What is a quart? If you know that, you can probably remember the 1970s TV advert for Whitbread Trophy Bitter and the catchy jingle, “Whitbread Big Head Trophy Bitter, the pint that thinks it’s a quart.” If you’ve never seen it or you want a reminder, you can find it on YouTube.

I remember the advert whenever the name “Whitbread” appears on the business pages of the newspaper. According to their website, they are one of the country’s oldest and most respected companies. But they are no longer involved in brewing. They’ve evolved into the UK’s biggest hospitality company with brands including Premier Inn, Costa Coffee, Beefeater and Brewers Fayre.

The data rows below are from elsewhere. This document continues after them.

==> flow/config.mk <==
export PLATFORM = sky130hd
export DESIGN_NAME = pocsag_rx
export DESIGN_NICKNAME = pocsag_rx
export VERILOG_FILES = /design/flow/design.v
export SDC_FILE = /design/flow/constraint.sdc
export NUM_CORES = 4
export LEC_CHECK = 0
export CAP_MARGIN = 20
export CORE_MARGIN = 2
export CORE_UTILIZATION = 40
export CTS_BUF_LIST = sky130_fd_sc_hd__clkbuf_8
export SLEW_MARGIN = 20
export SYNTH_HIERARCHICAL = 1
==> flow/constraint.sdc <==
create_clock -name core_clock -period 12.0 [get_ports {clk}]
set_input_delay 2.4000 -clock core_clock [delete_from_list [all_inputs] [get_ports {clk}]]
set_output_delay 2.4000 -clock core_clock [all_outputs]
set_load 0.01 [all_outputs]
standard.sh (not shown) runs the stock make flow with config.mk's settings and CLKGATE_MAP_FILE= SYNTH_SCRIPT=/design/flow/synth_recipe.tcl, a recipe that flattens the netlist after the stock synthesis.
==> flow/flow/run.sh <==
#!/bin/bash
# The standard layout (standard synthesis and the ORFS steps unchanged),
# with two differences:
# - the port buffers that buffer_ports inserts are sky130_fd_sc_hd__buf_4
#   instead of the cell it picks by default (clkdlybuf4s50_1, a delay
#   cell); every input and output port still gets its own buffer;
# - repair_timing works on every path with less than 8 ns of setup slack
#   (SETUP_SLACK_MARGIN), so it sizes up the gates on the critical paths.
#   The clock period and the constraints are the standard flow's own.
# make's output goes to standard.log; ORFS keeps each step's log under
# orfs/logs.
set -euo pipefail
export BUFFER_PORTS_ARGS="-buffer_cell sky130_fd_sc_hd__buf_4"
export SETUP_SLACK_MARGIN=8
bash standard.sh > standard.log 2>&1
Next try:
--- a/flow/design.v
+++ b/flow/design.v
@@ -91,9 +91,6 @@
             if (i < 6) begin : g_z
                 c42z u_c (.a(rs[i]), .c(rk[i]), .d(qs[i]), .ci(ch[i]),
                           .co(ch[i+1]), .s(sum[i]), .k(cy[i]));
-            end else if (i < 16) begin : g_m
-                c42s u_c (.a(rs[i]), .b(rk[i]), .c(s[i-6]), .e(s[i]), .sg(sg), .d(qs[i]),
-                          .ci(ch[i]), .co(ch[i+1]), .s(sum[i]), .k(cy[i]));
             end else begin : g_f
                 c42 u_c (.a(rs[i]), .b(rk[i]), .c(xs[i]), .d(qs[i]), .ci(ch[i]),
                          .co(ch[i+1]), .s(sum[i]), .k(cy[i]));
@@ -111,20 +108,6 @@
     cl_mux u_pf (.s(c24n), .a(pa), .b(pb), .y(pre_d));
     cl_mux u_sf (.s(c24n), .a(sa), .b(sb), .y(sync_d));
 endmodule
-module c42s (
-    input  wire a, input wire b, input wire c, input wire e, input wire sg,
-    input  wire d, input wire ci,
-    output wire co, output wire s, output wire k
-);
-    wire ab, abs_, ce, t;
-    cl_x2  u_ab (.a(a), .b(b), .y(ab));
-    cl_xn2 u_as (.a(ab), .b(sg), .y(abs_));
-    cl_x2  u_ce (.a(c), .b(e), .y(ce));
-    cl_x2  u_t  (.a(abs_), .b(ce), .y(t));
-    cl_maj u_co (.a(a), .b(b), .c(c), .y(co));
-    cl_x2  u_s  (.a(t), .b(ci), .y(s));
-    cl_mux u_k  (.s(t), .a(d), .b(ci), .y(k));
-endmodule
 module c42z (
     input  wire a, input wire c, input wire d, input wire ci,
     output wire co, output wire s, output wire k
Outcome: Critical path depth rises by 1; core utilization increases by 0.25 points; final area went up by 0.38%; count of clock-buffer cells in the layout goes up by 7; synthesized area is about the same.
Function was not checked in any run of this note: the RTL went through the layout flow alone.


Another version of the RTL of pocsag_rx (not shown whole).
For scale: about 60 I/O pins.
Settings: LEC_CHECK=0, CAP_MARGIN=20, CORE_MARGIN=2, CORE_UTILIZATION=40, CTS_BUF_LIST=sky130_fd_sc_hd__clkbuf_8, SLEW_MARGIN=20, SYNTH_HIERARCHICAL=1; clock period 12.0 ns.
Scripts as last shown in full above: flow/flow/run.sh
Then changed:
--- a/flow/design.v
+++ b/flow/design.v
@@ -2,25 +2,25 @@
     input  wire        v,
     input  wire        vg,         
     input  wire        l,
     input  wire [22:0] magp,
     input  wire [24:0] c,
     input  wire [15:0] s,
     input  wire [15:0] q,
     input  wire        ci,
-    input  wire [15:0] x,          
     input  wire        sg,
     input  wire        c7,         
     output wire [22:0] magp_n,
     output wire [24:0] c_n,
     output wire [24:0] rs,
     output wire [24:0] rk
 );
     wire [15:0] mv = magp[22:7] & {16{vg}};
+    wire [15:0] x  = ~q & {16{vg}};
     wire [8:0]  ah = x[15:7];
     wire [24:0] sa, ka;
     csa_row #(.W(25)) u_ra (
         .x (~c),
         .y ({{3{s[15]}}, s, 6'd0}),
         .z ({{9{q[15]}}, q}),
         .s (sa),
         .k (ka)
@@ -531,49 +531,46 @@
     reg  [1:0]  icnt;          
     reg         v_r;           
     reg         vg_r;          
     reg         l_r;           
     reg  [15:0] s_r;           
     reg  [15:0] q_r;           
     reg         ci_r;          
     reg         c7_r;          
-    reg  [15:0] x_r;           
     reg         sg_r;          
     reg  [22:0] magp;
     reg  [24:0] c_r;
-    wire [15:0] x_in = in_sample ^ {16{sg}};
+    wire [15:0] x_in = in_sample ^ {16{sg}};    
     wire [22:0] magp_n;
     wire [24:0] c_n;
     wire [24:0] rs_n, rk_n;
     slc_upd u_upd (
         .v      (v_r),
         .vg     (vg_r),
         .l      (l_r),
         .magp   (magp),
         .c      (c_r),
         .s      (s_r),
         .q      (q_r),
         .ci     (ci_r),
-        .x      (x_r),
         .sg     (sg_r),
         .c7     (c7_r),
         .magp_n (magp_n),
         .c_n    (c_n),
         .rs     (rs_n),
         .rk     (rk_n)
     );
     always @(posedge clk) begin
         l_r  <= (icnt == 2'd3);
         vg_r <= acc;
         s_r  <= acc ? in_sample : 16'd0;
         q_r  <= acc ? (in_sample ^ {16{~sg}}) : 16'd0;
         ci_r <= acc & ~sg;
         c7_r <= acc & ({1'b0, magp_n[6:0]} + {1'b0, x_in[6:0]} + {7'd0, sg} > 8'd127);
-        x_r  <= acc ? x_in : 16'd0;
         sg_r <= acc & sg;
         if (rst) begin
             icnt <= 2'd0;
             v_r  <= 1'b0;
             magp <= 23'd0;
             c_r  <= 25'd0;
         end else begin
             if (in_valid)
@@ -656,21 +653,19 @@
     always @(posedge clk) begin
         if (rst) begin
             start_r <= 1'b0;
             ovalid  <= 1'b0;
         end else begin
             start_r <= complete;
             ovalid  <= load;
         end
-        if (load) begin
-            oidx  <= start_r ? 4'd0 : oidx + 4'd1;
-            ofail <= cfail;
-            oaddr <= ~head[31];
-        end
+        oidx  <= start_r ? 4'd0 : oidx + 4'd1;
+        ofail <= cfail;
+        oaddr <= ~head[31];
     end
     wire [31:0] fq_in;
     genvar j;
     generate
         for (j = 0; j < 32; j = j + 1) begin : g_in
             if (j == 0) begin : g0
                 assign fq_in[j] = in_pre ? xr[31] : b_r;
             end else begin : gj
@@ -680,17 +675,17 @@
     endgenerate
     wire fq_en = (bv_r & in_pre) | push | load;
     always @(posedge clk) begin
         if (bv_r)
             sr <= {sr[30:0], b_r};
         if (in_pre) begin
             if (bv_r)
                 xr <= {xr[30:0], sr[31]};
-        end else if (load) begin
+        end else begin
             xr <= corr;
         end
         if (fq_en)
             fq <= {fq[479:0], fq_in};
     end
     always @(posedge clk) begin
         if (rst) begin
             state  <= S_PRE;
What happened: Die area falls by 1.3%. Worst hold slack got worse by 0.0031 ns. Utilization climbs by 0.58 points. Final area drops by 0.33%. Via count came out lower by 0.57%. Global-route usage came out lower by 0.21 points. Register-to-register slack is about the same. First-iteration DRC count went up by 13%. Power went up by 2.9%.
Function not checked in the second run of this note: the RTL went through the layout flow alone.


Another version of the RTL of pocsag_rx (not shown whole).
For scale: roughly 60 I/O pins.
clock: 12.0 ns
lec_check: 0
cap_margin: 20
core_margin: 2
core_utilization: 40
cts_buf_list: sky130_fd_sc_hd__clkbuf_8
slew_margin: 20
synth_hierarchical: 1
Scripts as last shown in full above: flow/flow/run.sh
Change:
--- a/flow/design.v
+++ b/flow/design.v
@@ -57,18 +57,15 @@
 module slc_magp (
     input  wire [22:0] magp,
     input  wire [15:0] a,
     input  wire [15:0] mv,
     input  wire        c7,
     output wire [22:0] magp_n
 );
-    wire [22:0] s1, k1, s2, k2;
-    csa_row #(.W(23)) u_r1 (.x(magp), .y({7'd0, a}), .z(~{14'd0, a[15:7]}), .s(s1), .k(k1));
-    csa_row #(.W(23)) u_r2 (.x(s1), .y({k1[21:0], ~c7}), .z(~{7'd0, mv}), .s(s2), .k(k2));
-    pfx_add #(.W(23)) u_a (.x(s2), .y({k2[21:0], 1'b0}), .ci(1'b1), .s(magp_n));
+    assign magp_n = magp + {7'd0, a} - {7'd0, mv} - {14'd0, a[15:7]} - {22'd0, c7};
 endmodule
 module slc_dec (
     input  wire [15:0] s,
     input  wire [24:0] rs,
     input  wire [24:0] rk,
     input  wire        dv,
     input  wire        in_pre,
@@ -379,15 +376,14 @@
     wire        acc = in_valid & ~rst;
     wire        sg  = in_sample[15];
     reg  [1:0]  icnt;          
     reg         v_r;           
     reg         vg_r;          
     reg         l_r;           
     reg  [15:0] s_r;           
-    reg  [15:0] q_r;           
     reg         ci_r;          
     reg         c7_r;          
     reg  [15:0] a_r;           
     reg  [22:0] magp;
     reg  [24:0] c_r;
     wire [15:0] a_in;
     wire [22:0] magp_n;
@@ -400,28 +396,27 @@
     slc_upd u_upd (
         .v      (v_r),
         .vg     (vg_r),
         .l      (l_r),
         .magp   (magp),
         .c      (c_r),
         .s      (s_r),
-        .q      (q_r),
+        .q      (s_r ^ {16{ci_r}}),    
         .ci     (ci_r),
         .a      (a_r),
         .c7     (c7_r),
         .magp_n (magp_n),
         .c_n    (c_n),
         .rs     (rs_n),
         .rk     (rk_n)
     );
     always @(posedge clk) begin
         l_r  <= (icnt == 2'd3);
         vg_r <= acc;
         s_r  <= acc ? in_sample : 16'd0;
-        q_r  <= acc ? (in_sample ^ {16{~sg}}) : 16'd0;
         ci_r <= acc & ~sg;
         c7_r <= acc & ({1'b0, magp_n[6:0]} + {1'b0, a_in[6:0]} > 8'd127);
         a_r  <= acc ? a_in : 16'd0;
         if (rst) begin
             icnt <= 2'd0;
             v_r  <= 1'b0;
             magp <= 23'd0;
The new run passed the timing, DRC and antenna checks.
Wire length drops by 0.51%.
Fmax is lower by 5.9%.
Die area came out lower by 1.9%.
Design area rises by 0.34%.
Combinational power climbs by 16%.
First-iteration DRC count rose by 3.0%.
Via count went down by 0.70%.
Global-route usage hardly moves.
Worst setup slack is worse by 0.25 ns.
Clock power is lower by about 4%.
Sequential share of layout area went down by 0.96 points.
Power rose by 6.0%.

The Whitbread story began in 1742 when Samuel Whitbread formed a partnership with Thomas Sherwell and acquired two small breweries in London. In 1750, Whitbread bought a site in Chiswell Street, East London, and built the first mass-production brewery in the UK. Steam power was used to industrialise the production of porter, which was hugely popular at the time.

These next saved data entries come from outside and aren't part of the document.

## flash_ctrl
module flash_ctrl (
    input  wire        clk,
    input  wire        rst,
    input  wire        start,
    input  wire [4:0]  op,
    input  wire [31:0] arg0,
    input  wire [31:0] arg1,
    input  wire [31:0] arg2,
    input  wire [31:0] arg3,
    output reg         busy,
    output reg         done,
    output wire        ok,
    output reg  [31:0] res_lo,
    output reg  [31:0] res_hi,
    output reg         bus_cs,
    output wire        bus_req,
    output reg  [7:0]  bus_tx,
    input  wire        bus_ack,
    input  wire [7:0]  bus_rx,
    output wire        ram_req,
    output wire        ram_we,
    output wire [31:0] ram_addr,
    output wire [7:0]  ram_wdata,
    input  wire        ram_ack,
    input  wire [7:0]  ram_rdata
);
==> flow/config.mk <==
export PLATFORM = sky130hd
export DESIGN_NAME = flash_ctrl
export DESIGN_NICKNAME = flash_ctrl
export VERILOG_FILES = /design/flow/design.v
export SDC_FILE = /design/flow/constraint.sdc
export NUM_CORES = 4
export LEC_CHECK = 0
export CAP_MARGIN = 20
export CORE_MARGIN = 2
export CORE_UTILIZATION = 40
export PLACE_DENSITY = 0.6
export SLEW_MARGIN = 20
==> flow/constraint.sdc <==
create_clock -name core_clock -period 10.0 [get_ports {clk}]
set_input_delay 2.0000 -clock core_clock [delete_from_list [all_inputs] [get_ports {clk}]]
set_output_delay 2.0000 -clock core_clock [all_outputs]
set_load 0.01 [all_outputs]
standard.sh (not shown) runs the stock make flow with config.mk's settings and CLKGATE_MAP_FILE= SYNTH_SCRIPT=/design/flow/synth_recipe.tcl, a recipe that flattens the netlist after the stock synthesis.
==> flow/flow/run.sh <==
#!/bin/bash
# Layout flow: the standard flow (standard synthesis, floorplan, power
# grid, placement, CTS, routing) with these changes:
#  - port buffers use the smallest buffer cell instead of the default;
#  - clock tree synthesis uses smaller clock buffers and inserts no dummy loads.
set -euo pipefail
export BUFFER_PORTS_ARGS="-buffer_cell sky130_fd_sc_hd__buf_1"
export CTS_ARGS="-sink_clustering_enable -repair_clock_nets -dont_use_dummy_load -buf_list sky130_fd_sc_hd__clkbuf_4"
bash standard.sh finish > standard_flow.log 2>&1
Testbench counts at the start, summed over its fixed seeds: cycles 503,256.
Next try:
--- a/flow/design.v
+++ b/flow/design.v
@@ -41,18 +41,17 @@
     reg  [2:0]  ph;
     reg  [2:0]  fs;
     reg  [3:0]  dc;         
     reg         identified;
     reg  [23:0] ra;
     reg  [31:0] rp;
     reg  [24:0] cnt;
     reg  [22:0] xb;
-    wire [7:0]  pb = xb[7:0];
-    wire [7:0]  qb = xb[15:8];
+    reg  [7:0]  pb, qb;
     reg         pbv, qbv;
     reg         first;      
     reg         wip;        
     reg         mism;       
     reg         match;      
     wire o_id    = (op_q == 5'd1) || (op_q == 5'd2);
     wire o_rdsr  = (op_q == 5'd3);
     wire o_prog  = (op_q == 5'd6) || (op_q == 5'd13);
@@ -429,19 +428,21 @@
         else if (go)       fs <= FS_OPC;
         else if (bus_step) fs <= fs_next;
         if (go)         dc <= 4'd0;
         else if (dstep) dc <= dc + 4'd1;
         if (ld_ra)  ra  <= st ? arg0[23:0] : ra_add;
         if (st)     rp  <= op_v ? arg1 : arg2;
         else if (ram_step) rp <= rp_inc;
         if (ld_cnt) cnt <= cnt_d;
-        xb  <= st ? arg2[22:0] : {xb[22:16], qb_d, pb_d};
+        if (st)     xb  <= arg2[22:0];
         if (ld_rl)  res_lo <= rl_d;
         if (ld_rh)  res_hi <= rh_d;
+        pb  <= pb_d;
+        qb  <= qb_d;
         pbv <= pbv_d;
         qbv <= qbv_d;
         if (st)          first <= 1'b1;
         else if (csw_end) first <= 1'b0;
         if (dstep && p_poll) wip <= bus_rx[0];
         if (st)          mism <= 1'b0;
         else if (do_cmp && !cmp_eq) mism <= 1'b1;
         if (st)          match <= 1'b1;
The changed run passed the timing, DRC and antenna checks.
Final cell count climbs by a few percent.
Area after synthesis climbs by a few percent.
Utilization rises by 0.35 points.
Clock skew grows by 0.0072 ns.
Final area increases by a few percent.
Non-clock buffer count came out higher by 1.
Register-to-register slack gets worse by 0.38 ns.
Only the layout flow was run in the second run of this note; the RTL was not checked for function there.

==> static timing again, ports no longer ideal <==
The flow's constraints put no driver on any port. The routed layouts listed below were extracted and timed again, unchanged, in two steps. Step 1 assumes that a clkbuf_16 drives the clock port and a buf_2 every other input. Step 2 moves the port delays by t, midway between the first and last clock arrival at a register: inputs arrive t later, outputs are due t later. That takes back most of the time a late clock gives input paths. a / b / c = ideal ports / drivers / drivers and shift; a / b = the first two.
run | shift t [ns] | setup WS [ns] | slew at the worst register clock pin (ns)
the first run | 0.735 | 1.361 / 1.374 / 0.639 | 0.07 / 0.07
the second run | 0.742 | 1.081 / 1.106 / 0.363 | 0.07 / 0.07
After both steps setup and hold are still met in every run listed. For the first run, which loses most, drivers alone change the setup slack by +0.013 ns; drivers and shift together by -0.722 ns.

By the end of the 18th century, Whitbread was the largest brewer in London, producing over 200,000 barrels per year. Successive generations of the Whitbread family built the company into a national brewer-retailer, with a large estate of tied pubs.

The 1950s and 60s was a period of consolidation in the brewing industry, and Whitbread began a programme of acquiring small breweries. By the 1970s, the company had become Britain’s third-largest brewer by output. Brewing continued at the Chiswell Street site until 1976, and it is now used as a conference and events venue.

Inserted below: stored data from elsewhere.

This design comes from an exercise in tuning for small area on the open sky130 flow, not from production work. Function was checked by simulation only, so behaviour that the tests miss may differ from the original. The clock port is modelled as an ideal driver, which makes a skipped or thinned clock tree look cheaper than it is; a real chip needs a root buffer or a tree. Power figures rest on the tool's default switching activity, not on a simulated workload.

==> flow/design.v (excerpt) <==
module cmsp_tone (
    input  wire        clk,
    input  wire        rst_n,         
    input  wire        cmd_valid,
    output wire        cmd_ready,
    input  wire [31:0] cmd,
    input  wire [31:0] cmd_arg,       
    output wire        busy,          
    output wire [1:0]  seq_mode,      
    output wire        tone_out,      
    output wire        tone_en,       
    output wire [15:0] tone_freq,     
    output wire [31:0] tone_divider,  
    output wire [31:0] ovf_count,     
    output wire        seq_done,      
    output wire        cmd_err,       
    output wire [7:0]  err_code       
);
clock: 1000.0 ns
lec_check: 0
cap_margin: 20
core_margin: 2
core_utilization: 60
slew_margin: 20
standard.sh (not shown) runs the stock make flow with config.mk's settings and CLKGATE_MAP_FILE= SYNTH_SCRIPT=/design/flow/synth_recipe.tcl, a recipe that flattens the netlist after the stock synthesis.
==> flow/flow/run.sh <==
#!/bin/bash
# Layout flow: the standard synthesis, then its combinational logic re-mapped
# for area with ABC (flip-flops kept as they are, by name and cell type; the
# result is proven equivalent with Yosys or dropped), then the standard
# layout with:
#  - port buffers of the smallest buffer (buf_1) instead of clkdlybuf4s50_1
#  - a small balanced two-level clock tree of inverters (flow/clock_tree.tcl)
#  - one tie cell per constant instead of one per constant output
set -u
HERE=$PWD
F=$HERE/flow
R=$HERE/orfs/results/$FLOW_PLATFORM/cmsp_tone/base
export LIB=$FLOW_HOME/platforms/sky130hd/lib/sky130_fd_sc_hd__tt_025C_1v80.lib
export DONTUSE=$F/dontuse.txt

bash standard.sh $R/1_2_yosys.v > make_synth.log 2>&1 || exit 1
cp $R/1_2_yosys.v $HERE/synth_standard.v

best=""
best_area=""
for s in area1 area2 area3 area4 area5 area6; do
  IN=$HERE/synth_standard.v OUT=$HERE/resyn_$s.v SCRIPT=$F/$s.abc \
    yosys -c $F/resyn.tcl > resyn_$s.log 2>&1 || continue
  GOLD=$HERE/synth_standard.v GATE=$HERE/resyn_$s.v \
    yosys -c $F/equiv.tcl > equiv_$s.log 2>&1 || continue
  # same flip-flops, by cell type and name
  if ! diff <(grep -oE "sky130_fd_sc_hd__e?dfxtp_[0-9]+ [^ ]+" $HERE/synth_standard.v | sort) \
            <(grep -oE "sky130_fd_sc_hd__e?dfxtp_[0-9]+ [^ ]+" $HERE/resyn_$s.v | sort) > /dev/null; then
    continue
  fi
  a=$(grep "Chip area for module" resyn_$s.log | tail -1 | awk '{print $NF}')
  if [[ -z "$best" ]] || awk "BEGIN{exit !($a < $best_area)}"; then best=$s; best_area=$a; fi
done
echo "standard: $(grep 'Chip area' orfs/reports/$FLOW_PLATFORM/cmsp_tone/base/synth_stat.txt)" > resyn_choice.log
echo "chosen: ${best:-standard} $best_area" >> resyn_choice.log
if [[ -n "$best" ]]; then
  cp $HERE/resyn_$best.v $R/1_2_yosys.v
  touch $R/1_2_yosys.v
fi

bash standard.sh \
  "BUFFER_PORTS_ARGS=-buffer_cell sky130_fd_sc_hd__buf_1" \
  "PRE_CTS_TCL=$F/clock_tree.tcl" \
  SKIP_REPAIR_TIE_FANOUT=1 \
  finish > make_finish.log 2>&1
Other scripts of this flow, unchanged in this note and not shown: flow/flow/area1.abc, flow/flow/area2.abc, flow/flow/area3.abc, flow/flow/area4.abc, flow/flow/area5.abc, flow/flow/area6.abc, flow/flow/clock_tree.tcl, flow/flow/dontuse.txt, flow/flow/equiv.tcl, flow/flow/resyn.tcl
Next try:
--- a/flow/design.v
+++ b/flow/design.v
@@ -114,19 +114,18 @@
     reg        en_q, pin_q;
     reg [14:0] hi_q;       
     reg        hb_q;       
     reg        hnz_q;      
     reg [6:0]  lo_q;       
     reg [15:0] freq_q;
     reg [14:0] div_q;
     reg [31:0] ovf_q;
     reg [1:0]  mode_q;
-    reg [2:0]  step_q;     
     reg [31:0] rq_q;       
     reg        bq_q;       
     reg        nz_q;       
     reg [3:0]  cnt_q;      
     reg        done_q, err_q;
     reg [2:0]  code_q;
     assign busy = (mode_q != 2'd0);
     assign cmd_ready    = ~busy & (&cnt_q);
     assign seq_mode     = mode_q;
@@ -152,57 +151,55 @@
     wire [31:0] rq_sh = {rq_q[30:29], r_ge ? r_df[14:0] : r_sh, rq_q[13:0], s_in};
     wire [14:0] new_div = {rq_q[14:1], rq_q[0] | (rq_q[14:0] == 15'd0)};
     wire        lo99   = (lo_q == 7'd99);
     wire        h_win  = (lo_q[6:4] == 3'd0) & (lo_q[3:0] != 4'd15);
     wire        h_in   = hi_q[14] ^ hb_q;
     wire [31:0] lo_inc_w  = inc32({25'd0, lo_q}, 1'b1);
     wire [6:0]  lo_inc    = lo_inc_w[6:0];
     wire [31:0] cnt_inc_w = inc32({28'd0, cnt_q}, 1'b1);
     wire [3:0]  cnt_inc   = cnt_inc_w[3:0];
-    wire [31:0] step_inc_w = inc32({29'd0, step_q}, 1'b1);
-    wire [2:0]  step_inc  = step_inc_w[2:0];
     wire        wrap   = en_q & lo99 & ~hnz_q;
     wire        ms_tick  = busy & lo99 & (cnt_q == 4'd9);
     wire        note_end = ms_tick & ~nz_q;
     wire        sh_win   = busy & (cnt_q == 4'd0) & (lo_q[6:5] == 2'd0);
+    wire [2:0]  step_q   = {rq_q[27], rq_q[28], rq_q[29]};
     wire        mel_cont = mode_q[1] & (step_q != 3'd0);
     wire [18:0] mel      = mel_rom(step_q);
+    wire [31:0] step_inc_w = inc32({29'd0, step_q}, 1'b1);
+    wire [2:0]  step_inc  = step_inc_w[2:0];
     reg        en_n, pin_n;
     reg [15:0] freq_n;
     reg [14:0] div_n;
     reg [1:0]  mode_n;
-    reg [2:0]  step_n;
     reg        done_n, err_n;
     reg [2:0]  code_n;
     reg        tclr;        
     reg        ld_arg;      
     reg        ld_mel;      
     always @(*) begin
         en_n   = en_q;
         pin_n  = pin_q ^ wrap;
         freq_n = freq_q;
         div_n  = div_q;
         mode_n = mode_q;
-        step_n = step_q;
         done_n = 1'b0;
         err_n  = 1'b0;
         code_n = code_q;
         tclr   = ~en_q | wrap;
         ld_arg = 1'b0;
         ld_mel = 1'b0;
         if (note_end) begin
             pin_n = 1'b0;
             tclr  = 1'b1;
             if (mode_q[1]) begin
                 freq_n = {6'd0, mel[9:0]};
                 div_n  = {8'd0, mel[16:10]};
             end
-            step_n = step_inc;
             if (mel_cont) begin
                 ld_mel = 1'b1;
             end else begin
                 en_n   = 1'b0;
                 mode_n = 2'd0;
                 done_n = 1'b1;
             end
         end
         if (accept) begin
@@ -239,37 +236,36 @@
                         end else begin
                             en_n = 1'b1; mode_n = 2'd1; ld_arg = 1'b1;
                         end
                     end
                 end
                 8'h15: begin
                     if (!(a8_z && imm_z)) begin err_n = 1'b1; code_n = 3'd2; end
                     else begin
                         freq_n = hz; div_n = new_div;
-                        step_n = 3'd1;
                         tclr   = 1'b1;
                         en_n   = 1'b1;
                         mode_n = 2'd2;
                         ld_arg = 1'b1;
                     end
                 end
                 default: begin err_n = 1'b1; code_n = 3'd1; end
             endcase
         end
     end
     reg [31:0] rq_n;
     reg [3:0]  cnt_n;
     always @(*) begin
         if (ld_arg) begin
-            rq_n  = opcode[0] ? 32'h4000_0000 : rev32(cmd_arg);
+            rq_n  = opcode[0] ? rev32(32'd6) : rev32(cmd_arg);
             cnt_n = 4'd0;
         end else if (ld_mel) begin
-            rq_n  = {mel[17], mel[18], 30'd0};
+            rq_n  = rev32({27'd0, step_inc, mel[18:17]});
             cnt_n = 4'd0;
         end else if (busy && !note_end) begin
             rq_n  = sh_win ? rq_sh : rq_q;
             cnt_n = lo99 ? (ms_tick ? 4'd0 : cnt_inc) : cnt_q;
         end else if (!cmd_valid || accept || busy) begin
             rq_n  = {2'd0, DIV_INIT};
             cnt_n = 4'd0;
         end else begin
             rq_n  = rq_sh;
@@ -290,29 +286,29 @@
             err_q  <= 1'b0;
             code_q <= 3'd0;
         end else begin
             en_q   <= en_n;
             pin_q  <= pin_n;
             freq_q <= freq_n;
             div_q  <= div_n;
             ovf_q  <= inc32(ovf_q, wrap);
             mode_q <= mode_n;
-            step_q <= step_n;
             rq_q   <= rq_n;
             cnt_q  <= cnt_n;
             done_q <= done_n;
             err_q  <= err_n;
             code_q <= code_n;
         end
     end
     always @(posedge clk) begin
         bq_q <= sh_win ? (bq_q & ~rq_q[31]) : 1'b1;
-        if (sh_win) nz_q <= (nz_q & (lo_q != 7'd0)) | s_in;
+        if (sh_win) nz_q <= (nz_q & (lo_q != 7'd0)) |
+                            (s_in & ~(mode_q[1] & (lo_q[4:1] != 4'd0)));
     end
     always @(posedge clk) begin
         if (tclr) begin
             hi_q <= rev15(div_n);
         end else if (h_win) begin
             hi_q <= {hi_q[13:0], h_in};
         end
         if (tclr || lo99) lo_q <= 7'd0;
         else              lo_q <= lo_inc;
Effect: The changed run ran to the end with no violations; design area grows by 1.5%; final cell count increases by 1.8%; register-to-register slack got worse by 760 ps; total power falls by 1.5%; area after synthesis rose by 1.5%; global-route usage went up by 1.3 points; hold slack stays flat; sequential share of layout area shrinks by 1.8 points; combinational power went down by about 0.9%; utilization increases by 0.42 points; sequential cell count decreases by 3; maximum frequency went down by 0.44%; first-iteration DRC count grows by 26%; worst setup slack degrades by 910 ps.
No run of this note takes its clock network from TritonCTS; it comes from the design's own scripts or RTL.

## re-timing with driven ports
The results above use ideal ports. As a check the final layouts listed here were re-extracted and re-timed, cells and wires unchanged. Step 1 (the two cells are an assumption about what drives the block):
set clk [get_ports {clk}]
set_driving_cell -lib_cell sky130_fd_sc_hd__clkbuf_16 $clk
set_driving_cell -lib_cell sky130_fd_sc_hd__buf_2 [delete_from_list [all_inputs] $clk]
Step 2, shift: input delay + t, output delay - t, t = (earliest + latest rising clock arrival at the registers) / 2. This alone moves slack from input paths to output paths. a / b / c = ideal ports / drivers / drivers and shift; a / b = the first two.
| run | shift t [ns] | setup slack, ns | worst data-port slew with drivers (ns) | cell pins on the clock port's net |
|---|---|---|---|---|
| the first run | 0.232 | 794.019 / 794.032 / 793.799 | 0.06 | 1 |
| the second run | 0.242 | 793.105 / 793.150 / 792.908 | 0.08 | 1 |
After both steps setup and hold are still met in every run listed. For the first run, which loses most, drivers alone change the setup slack by +0.013 ns; drivers and shift together by -0.220 ns.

Eventually, Whitbread became one of the notorious “Big Six” breweries which, in the 1980s, produced 75% of Britain’s beer output and owned more than half the country’s pubs. Mrs Thatcher’s government was concerned about the lack of competition and, in 1989, banned brewers from owning more than 2,000 pubs.

This measure eventually resulted in Whitbread refocussing its business to concentrate on hotels, restaurants and coffee shops. In 2001, the company sold off its breweries to the Belgian group, Interbrew. At that time, it was producing Whitbread beers plus Boddingtons, Wadworth 6X, Murphy’s Irish Stout, Heineken and Stella Artois.

Soon afterwards, Whitbread sold off its 3,000-strong pub estate. The majority of these ended up with Enterprise Inns.

In 2014, Whitbread launched a small chain of gastro pubs known as Whitbread Inns. According to a spokeswoman, the aim was to “bring the classic pub and restaurant feel back to the local community.” Ironic, don’t you think, that a company that abandoned thousands of traditional pubs is now trying to recreate them, even on a small scale?

And what is a quart? A quart is a unit of volume equal to two pints or a quarter of a gallon – hence the name.